## Your instructions
Which lines of the records contain "constraint"? Collect every one of them.

START Dataset content

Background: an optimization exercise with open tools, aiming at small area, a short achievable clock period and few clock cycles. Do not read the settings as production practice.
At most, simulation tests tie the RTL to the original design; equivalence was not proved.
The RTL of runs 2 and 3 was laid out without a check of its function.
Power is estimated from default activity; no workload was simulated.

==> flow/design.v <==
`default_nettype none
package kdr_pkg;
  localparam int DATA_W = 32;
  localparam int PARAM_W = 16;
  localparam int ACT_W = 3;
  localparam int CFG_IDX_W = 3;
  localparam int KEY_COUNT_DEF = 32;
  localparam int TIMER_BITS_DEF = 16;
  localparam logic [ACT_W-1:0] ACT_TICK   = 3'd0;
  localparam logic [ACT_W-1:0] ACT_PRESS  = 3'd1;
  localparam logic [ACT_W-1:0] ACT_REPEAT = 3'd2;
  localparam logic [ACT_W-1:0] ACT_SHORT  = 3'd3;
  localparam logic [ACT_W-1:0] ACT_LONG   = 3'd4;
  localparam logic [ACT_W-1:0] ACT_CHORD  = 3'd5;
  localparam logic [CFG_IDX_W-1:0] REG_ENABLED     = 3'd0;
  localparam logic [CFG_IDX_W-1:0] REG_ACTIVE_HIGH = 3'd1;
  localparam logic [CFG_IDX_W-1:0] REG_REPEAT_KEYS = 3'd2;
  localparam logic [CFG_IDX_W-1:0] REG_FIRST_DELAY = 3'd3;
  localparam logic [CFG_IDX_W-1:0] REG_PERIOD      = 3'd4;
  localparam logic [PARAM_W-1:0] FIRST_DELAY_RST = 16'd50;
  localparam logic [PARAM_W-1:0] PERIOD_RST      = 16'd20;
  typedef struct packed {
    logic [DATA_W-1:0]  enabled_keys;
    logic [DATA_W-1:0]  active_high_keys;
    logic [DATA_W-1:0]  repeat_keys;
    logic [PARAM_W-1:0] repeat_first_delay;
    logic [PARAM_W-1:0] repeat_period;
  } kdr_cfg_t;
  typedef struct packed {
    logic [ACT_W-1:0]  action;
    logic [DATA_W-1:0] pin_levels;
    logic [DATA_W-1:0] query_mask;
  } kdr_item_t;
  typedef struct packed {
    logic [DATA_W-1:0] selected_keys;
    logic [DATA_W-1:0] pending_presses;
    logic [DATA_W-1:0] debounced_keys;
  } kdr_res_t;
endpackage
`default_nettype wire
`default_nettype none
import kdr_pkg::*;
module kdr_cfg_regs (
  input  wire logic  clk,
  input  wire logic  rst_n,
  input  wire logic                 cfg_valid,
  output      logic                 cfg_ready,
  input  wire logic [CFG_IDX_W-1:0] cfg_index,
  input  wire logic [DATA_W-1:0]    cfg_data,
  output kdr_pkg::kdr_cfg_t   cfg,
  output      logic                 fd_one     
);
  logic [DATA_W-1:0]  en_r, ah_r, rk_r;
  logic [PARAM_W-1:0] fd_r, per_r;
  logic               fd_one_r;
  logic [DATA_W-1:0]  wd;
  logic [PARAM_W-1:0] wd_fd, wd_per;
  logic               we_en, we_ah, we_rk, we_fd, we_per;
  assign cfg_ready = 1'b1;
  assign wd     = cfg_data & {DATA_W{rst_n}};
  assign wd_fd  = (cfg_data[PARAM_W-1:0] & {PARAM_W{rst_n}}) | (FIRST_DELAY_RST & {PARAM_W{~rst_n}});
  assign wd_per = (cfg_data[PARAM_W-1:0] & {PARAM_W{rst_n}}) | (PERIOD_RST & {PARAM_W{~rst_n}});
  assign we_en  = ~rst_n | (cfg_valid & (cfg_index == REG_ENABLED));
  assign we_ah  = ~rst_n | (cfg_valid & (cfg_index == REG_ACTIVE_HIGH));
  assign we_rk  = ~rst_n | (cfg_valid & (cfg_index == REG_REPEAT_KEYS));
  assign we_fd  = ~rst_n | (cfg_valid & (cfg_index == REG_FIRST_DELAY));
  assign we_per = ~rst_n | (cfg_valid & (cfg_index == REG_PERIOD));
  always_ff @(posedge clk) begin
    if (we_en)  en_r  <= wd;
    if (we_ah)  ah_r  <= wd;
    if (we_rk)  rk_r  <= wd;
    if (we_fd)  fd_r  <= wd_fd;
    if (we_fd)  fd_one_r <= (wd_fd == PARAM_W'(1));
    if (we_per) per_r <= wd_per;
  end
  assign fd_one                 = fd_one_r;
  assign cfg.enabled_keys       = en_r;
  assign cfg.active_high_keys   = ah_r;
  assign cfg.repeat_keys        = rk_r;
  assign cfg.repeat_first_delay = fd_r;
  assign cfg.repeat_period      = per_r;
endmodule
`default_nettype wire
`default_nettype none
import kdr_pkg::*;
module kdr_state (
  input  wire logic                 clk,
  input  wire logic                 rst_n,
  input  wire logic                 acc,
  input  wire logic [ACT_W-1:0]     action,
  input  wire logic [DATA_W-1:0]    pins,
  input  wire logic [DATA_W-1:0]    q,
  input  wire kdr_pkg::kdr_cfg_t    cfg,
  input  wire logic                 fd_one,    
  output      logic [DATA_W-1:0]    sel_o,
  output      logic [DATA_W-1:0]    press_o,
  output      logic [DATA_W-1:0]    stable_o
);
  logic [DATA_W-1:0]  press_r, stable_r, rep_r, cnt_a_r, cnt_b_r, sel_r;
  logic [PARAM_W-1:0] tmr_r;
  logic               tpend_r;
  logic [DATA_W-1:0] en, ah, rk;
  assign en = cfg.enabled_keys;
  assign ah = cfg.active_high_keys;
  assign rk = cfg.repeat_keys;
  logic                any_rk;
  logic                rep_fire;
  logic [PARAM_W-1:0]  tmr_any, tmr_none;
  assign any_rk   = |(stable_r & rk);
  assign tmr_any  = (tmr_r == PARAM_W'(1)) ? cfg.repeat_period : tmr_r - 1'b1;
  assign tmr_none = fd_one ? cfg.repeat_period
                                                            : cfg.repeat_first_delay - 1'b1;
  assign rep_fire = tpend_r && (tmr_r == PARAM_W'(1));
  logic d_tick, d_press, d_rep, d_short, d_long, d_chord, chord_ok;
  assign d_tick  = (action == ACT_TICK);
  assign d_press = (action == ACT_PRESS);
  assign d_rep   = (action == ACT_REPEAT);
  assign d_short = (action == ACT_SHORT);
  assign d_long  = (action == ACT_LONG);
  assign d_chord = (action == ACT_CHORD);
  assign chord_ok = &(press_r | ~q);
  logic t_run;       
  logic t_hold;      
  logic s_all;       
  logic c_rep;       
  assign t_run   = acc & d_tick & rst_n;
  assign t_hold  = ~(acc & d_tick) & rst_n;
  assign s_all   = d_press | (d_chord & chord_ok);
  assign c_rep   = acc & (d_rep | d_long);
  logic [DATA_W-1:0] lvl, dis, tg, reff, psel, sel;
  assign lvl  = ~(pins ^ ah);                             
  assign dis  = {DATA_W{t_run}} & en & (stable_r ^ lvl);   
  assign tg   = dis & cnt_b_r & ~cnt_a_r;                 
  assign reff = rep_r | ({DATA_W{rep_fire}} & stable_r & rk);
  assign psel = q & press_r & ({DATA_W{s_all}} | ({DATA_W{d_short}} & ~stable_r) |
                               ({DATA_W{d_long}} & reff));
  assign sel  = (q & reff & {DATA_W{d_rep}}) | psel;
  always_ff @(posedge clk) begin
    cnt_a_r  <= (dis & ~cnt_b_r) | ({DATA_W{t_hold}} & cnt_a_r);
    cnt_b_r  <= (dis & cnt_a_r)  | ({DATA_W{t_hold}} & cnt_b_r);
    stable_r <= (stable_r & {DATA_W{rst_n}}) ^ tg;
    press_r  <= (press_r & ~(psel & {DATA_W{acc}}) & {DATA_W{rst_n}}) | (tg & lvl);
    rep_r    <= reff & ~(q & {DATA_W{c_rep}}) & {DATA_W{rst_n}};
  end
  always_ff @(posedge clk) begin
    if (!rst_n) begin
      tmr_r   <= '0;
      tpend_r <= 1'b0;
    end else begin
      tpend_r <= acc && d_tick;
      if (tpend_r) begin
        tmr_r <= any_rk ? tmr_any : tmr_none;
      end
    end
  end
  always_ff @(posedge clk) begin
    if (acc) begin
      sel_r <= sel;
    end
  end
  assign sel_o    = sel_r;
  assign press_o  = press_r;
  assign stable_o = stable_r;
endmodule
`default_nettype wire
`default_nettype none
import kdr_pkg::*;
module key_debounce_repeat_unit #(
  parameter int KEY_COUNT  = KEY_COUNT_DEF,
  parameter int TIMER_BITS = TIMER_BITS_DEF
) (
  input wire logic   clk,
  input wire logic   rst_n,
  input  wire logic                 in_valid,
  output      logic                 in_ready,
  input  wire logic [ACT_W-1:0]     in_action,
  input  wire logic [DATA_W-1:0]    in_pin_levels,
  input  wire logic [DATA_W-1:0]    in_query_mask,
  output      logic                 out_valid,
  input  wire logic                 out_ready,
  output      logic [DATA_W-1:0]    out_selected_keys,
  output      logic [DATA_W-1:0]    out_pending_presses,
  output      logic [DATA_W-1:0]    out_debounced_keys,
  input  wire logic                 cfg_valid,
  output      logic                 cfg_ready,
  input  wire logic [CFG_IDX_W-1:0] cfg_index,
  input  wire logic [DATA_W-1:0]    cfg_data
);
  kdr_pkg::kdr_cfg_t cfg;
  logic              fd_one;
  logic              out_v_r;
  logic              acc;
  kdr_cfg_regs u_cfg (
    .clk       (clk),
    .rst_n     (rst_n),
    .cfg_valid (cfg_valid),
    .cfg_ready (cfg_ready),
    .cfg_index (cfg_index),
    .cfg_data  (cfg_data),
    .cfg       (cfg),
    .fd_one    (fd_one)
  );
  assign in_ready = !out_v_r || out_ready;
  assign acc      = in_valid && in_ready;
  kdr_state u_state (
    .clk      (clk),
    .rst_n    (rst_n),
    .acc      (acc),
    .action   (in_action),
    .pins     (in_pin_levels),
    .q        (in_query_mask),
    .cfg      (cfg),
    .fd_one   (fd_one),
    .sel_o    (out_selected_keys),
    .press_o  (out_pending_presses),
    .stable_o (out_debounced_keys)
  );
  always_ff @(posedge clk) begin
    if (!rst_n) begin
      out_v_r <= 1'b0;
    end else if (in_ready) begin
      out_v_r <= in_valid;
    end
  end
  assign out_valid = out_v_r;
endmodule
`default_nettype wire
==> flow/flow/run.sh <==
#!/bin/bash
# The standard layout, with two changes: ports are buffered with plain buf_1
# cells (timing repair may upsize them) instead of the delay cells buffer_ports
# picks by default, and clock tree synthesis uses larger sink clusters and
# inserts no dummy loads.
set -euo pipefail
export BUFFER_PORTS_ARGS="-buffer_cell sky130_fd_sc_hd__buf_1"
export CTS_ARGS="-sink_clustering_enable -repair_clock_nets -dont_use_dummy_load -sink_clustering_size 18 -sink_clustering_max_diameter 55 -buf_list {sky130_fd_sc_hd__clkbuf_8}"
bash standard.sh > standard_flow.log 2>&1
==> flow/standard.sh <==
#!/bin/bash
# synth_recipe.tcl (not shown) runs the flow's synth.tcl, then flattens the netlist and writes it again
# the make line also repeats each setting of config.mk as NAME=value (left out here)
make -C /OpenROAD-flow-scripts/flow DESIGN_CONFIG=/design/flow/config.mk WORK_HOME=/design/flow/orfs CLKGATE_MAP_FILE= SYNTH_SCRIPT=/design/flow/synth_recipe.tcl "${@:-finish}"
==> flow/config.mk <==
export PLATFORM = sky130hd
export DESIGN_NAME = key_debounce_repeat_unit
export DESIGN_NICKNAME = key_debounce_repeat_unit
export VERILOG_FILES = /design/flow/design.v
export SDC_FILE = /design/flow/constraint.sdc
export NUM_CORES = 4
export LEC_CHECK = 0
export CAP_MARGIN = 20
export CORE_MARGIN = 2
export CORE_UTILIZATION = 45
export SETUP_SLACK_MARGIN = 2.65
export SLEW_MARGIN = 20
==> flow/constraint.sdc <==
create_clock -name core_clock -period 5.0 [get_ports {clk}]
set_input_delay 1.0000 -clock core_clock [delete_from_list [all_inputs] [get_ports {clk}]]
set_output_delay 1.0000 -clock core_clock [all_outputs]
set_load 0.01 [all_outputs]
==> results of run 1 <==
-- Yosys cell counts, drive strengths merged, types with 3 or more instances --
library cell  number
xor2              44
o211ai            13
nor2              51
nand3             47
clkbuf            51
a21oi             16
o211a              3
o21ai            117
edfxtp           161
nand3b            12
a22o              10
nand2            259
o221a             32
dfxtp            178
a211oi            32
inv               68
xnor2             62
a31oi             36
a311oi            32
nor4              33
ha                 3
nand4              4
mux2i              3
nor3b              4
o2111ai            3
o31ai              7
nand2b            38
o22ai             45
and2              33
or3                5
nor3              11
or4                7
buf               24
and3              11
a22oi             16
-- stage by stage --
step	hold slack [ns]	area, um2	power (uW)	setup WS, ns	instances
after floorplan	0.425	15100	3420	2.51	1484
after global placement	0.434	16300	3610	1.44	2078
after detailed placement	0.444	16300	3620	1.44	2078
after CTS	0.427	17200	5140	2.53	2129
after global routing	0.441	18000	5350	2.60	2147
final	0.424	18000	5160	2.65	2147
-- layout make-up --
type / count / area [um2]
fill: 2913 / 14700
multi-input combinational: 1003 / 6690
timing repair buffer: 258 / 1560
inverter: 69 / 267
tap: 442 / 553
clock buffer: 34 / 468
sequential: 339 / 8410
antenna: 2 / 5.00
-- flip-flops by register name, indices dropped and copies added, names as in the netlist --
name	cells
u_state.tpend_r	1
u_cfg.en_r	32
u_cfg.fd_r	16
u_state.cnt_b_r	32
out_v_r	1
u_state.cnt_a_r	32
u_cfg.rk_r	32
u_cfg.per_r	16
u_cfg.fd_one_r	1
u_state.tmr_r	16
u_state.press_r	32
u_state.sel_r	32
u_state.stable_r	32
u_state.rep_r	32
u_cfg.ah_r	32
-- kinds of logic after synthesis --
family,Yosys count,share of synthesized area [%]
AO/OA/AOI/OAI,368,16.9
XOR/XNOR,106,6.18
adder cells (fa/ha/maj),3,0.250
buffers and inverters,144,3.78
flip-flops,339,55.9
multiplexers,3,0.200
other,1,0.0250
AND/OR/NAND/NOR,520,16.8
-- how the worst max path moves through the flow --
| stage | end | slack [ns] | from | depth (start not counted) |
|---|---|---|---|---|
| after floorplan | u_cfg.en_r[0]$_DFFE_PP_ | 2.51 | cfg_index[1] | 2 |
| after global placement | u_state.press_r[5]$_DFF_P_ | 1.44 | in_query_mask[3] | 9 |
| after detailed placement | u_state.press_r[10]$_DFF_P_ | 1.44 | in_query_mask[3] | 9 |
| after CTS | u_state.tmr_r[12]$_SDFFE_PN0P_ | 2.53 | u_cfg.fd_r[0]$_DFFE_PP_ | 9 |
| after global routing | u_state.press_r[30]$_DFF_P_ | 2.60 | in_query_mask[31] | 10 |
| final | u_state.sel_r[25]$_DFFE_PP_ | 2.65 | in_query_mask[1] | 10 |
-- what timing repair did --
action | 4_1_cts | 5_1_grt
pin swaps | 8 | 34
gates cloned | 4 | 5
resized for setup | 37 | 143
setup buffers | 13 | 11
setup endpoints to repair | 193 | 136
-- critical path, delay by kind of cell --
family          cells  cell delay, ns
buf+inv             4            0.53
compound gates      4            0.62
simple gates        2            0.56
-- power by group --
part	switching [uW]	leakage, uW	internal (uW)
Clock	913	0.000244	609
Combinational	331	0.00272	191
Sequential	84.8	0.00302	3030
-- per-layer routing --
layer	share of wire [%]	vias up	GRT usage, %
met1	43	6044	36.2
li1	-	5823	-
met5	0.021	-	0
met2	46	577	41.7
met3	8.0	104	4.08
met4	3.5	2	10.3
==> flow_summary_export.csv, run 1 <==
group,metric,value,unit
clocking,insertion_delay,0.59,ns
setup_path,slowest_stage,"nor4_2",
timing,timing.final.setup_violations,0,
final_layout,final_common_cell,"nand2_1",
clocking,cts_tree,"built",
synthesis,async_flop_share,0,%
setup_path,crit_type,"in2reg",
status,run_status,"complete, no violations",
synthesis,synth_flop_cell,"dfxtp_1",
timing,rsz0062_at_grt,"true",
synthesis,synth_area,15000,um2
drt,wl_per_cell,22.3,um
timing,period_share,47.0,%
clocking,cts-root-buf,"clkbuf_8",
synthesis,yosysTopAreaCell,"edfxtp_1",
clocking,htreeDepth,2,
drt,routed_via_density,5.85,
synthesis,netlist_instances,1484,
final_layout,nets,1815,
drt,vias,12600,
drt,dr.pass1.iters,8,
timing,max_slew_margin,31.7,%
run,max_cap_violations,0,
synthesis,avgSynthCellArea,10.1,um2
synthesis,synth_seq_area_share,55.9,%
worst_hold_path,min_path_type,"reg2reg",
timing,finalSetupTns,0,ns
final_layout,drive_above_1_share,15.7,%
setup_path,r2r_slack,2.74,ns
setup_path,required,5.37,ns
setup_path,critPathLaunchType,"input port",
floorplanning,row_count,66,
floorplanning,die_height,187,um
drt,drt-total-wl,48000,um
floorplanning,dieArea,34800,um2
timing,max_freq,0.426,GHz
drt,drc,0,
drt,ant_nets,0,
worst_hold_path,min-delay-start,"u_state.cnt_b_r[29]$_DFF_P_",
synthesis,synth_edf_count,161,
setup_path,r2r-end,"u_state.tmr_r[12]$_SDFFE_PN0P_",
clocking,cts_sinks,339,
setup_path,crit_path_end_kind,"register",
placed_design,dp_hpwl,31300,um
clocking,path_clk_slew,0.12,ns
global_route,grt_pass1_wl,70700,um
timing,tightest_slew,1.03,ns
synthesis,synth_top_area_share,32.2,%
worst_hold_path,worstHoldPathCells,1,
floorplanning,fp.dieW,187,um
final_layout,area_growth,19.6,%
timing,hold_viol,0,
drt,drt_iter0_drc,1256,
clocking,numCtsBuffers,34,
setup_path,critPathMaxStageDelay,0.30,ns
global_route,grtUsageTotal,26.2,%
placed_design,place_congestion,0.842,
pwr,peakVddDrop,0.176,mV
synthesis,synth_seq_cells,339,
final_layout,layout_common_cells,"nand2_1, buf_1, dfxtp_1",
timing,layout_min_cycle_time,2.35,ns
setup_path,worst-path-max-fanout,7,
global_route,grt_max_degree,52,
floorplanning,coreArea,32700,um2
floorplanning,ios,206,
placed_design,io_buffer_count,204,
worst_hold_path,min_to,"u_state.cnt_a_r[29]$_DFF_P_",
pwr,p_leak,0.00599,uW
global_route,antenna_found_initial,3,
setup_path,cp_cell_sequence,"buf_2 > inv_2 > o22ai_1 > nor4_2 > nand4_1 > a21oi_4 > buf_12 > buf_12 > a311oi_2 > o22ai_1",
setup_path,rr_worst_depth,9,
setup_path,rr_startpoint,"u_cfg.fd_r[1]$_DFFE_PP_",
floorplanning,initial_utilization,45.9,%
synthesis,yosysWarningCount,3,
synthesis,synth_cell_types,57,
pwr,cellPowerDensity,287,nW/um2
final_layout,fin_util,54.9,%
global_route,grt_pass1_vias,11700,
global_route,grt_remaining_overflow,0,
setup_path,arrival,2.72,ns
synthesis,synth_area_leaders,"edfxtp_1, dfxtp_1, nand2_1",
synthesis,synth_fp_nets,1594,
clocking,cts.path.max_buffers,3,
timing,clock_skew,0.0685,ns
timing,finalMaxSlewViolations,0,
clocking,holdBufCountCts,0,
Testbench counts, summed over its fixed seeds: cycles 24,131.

END Dataset content

## Answer to the problem
export SDC_FILE = /design/flow/constraint.sdc
==> flow/constraint.sdc <==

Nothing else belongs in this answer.